Sparse canonical methods for biological data integration: application to a cross-platform study
Résumé
In the context of integration for systems biology, very few sparse approaches have been proposed so far to select variables in a canonical framework. In this study we propose a canonical mode of a new sparse PLS approach to handle two-block data sets, where the relationship bet\-ween the two types of variables is known to be symmetric. Sparse PLS has been proposed for either a regression or a canonical mode and includes a built-in procedure to perform variable selection while integrating data. To illustrate the canonical mode approach, we analyzed the NCI60 data sets, where two different platforms (cDNA and Affymetrix chips) were used to study the transcriptome of sixty cancer cell lines.
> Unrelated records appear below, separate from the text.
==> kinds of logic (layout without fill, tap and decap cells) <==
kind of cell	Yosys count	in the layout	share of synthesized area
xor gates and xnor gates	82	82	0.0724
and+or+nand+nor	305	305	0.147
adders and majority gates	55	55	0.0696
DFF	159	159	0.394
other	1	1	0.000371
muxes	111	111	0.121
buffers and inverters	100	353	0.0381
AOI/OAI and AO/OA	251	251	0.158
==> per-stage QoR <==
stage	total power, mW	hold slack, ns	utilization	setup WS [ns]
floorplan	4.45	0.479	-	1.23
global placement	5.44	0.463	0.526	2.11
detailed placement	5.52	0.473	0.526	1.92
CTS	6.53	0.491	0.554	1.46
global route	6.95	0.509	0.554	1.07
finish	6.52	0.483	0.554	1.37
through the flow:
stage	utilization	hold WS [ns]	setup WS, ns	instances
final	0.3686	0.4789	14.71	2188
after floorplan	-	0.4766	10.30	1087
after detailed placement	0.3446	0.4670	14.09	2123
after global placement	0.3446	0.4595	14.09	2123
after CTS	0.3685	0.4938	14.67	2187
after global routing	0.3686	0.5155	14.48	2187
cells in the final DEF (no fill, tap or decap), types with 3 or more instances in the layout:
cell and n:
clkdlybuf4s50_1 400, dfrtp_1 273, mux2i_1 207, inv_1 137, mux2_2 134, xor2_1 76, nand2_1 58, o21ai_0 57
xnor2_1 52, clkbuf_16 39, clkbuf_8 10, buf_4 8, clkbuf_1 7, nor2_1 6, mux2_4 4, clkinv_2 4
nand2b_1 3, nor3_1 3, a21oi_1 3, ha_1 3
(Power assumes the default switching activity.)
<file path="config.mk">
export PLATFORM = sky130hd
export DESIGN_NAME = spi_pixel_loader
export DESIGN_NICKNAME = d
export VERILOG_FILES = /design/src/rtl/spi_pixel_loader.sv
export SDC_FILE = /design/constraint.sdc
export NUM_CORES = 1
export LEC_CHECK = 0
export CAP_MARGIN = 30
export CORE_MARGIN = 1
export CORE_UTILIZATION = 35
export CTS_CLUSTER_DIAMETER = 80
export CTS_CLUSTER_SIZE = 28
export DETAILED_ROUTE_END_ITERATION = 10
export GPL_TIMING_DRIVEN = 1
export SYNTH_ARGS = -nofsm -noshare
export SYNTH_HDL_FRONTEND = slang
export SYNTH_SLANG_ARGS = --single-unit
</file>
<file path="constraint.sdc">
create_clock -name mainClk -period 3.75 [get_ports mainClk]
set_input_delay 1.125 -clock mainClk [delete_from_list [all_inputs] [get_ports mainClk]]
set_output_delay 1.125 -clock mainClk [all_outputs]
set_load 0.02 [all_outputs]
</file>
We compare the results obtained with two other sparse or related canonical approaches: CCA with Elastic Net penalization (CCA-EN) and Co-Inertia Analysis (CIA). The latter does not include a built-in procedure for variable selection and requires a two-step analysis. We stress the lack of statistical criteria to evaluate canonical methods, which makes biological interpretation crucial to compare the different gene lists. We propose comprehensive graphical representations of both samples and variables to facilitate the biologist interpretation. We show that sPLS and CCA-EN select highly relevant genes, which enable a detailed understanding of the molecular characteristics of several groups of cell lines. These two approaches were found to bring similar results, although they highlighted the same phenomenons with a different priority. On the other hand, CIA tended to select redundant information. These canonical methods seem to be efficient tools to deal with variable selection in the context of high-throughput data integration.